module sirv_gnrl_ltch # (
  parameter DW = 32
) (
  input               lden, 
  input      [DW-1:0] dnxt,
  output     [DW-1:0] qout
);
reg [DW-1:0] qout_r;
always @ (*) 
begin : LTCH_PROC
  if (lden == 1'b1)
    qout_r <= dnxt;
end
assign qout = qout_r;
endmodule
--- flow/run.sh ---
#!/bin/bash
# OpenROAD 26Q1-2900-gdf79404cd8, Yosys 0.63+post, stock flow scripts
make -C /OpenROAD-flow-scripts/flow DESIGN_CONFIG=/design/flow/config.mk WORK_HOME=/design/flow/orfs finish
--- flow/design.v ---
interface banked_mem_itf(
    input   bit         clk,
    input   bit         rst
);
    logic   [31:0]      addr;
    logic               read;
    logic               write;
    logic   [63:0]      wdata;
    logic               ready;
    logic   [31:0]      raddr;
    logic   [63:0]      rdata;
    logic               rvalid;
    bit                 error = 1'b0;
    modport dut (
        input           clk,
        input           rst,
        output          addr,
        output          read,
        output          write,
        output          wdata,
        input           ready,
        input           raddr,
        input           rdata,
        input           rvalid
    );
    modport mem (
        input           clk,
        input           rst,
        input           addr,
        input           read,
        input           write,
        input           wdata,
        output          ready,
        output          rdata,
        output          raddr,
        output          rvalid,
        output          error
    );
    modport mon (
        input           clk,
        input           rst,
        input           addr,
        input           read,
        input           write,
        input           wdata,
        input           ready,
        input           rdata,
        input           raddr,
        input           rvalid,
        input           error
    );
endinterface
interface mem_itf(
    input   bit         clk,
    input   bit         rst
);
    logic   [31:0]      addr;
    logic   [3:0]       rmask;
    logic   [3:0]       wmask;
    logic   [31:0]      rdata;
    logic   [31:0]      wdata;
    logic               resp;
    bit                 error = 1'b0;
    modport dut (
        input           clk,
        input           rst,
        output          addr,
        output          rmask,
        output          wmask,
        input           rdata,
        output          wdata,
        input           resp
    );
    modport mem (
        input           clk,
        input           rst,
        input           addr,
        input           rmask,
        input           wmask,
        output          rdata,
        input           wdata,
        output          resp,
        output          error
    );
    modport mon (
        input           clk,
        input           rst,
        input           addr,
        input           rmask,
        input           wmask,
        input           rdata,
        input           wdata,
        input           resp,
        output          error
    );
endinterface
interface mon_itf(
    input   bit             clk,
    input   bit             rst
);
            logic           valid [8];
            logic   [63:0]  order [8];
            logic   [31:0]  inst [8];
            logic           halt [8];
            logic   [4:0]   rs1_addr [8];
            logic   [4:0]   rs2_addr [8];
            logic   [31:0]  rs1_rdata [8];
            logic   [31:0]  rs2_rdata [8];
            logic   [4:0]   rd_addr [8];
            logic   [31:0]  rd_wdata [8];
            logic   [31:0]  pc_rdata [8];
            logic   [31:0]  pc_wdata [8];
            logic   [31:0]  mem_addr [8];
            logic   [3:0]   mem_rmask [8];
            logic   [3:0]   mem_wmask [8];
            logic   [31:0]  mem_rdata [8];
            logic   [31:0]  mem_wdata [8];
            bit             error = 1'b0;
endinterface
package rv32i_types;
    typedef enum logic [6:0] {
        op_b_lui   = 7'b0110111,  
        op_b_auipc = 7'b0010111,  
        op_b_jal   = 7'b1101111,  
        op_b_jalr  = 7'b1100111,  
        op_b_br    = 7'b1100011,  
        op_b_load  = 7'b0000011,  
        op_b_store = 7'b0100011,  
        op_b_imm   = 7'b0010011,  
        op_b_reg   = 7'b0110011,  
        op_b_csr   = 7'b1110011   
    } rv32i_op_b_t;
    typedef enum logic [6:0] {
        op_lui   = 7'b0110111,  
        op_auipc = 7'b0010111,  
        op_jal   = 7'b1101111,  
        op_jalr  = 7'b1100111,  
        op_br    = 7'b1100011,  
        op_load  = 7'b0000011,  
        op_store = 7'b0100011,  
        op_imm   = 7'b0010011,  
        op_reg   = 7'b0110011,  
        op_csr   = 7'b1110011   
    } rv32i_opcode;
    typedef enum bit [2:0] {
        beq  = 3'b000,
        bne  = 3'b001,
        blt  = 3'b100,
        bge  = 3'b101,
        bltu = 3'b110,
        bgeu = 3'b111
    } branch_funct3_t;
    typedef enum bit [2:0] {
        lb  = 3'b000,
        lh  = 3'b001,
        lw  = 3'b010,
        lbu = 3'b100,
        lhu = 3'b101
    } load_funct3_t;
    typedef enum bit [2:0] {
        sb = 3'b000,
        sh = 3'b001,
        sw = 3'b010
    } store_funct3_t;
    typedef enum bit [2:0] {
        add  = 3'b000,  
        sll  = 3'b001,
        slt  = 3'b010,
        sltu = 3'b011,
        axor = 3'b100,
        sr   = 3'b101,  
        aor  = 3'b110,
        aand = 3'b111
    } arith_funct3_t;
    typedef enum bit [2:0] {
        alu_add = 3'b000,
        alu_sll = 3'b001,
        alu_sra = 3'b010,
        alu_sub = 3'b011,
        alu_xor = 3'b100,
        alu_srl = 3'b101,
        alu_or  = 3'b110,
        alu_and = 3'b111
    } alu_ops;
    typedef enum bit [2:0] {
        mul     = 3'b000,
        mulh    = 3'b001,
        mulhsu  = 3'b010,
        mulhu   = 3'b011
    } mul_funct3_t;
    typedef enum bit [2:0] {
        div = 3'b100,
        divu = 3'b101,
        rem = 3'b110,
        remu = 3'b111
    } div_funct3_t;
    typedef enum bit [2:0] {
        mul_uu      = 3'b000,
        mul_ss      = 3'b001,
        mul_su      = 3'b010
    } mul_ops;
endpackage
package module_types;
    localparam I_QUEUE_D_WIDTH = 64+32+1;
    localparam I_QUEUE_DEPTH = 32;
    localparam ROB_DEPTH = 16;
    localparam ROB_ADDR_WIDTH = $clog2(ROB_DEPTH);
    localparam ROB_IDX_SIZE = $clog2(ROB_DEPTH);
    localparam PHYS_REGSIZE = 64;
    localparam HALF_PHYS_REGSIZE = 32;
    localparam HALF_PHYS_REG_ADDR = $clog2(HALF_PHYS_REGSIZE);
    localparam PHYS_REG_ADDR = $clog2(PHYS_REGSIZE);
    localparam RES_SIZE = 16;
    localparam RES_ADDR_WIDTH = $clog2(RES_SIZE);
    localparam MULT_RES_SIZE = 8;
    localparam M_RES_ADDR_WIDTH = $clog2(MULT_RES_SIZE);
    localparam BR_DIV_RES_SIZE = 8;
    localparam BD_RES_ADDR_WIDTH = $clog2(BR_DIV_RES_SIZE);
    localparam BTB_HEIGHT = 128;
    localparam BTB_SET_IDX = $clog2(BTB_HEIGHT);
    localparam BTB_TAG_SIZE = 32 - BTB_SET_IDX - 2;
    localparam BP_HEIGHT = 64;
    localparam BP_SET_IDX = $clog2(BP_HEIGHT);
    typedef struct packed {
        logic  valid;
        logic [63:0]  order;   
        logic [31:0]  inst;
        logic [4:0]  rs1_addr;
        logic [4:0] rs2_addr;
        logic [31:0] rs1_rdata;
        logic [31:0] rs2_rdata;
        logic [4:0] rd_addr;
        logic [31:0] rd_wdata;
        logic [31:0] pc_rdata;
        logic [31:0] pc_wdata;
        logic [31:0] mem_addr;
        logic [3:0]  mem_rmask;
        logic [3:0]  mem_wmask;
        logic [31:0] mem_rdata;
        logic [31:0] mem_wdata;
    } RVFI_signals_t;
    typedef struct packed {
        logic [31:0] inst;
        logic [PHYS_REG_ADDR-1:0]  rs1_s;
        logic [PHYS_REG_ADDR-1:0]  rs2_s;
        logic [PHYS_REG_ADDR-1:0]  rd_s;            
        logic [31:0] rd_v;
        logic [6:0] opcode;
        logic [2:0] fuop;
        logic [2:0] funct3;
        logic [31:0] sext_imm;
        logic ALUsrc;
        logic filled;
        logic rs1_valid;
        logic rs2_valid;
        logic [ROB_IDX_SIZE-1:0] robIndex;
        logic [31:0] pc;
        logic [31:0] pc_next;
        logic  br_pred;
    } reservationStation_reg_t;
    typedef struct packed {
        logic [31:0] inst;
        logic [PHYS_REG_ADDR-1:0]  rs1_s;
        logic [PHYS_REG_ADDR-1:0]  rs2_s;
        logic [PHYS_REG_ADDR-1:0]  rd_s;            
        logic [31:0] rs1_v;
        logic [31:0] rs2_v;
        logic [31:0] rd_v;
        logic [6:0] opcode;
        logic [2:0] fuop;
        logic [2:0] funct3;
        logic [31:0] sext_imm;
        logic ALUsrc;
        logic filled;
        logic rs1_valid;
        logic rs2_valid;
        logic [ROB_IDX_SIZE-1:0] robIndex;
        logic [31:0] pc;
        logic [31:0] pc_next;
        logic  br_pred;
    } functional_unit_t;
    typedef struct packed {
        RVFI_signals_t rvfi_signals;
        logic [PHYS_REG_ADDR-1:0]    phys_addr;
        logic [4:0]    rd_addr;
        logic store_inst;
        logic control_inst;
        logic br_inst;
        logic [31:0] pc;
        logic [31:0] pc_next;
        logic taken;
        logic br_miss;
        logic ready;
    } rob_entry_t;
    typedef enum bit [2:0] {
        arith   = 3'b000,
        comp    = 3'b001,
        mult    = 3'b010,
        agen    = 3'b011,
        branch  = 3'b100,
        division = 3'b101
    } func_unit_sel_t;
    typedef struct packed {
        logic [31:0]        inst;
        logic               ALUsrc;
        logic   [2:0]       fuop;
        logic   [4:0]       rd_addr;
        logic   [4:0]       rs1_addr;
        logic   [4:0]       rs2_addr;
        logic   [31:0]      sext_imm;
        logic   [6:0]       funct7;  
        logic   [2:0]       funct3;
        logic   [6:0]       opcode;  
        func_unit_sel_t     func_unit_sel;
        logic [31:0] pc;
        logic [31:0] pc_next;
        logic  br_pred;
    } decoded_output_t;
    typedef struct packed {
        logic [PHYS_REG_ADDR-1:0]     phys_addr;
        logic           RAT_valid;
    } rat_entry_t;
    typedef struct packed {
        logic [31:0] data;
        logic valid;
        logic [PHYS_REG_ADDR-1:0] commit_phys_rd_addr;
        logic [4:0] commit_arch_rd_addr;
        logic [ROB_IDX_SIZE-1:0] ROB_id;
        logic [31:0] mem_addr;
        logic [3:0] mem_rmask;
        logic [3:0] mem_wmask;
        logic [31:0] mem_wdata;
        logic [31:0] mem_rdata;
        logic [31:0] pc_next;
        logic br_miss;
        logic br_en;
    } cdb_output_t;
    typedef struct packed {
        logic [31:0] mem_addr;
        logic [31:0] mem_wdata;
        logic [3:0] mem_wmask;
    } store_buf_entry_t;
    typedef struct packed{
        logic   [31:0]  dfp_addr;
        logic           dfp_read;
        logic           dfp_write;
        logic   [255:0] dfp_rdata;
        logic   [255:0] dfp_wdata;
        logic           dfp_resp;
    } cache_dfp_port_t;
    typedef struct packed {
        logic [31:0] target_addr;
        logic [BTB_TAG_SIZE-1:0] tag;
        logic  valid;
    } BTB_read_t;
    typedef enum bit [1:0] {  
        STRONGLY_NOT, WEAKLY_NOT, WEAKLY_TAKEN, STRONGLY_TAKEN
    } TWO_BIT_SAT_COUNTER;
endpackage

◆ **What you have to do**
The answer should be one number: how many lines in the data contain the word "design".

◆ **Your response**
2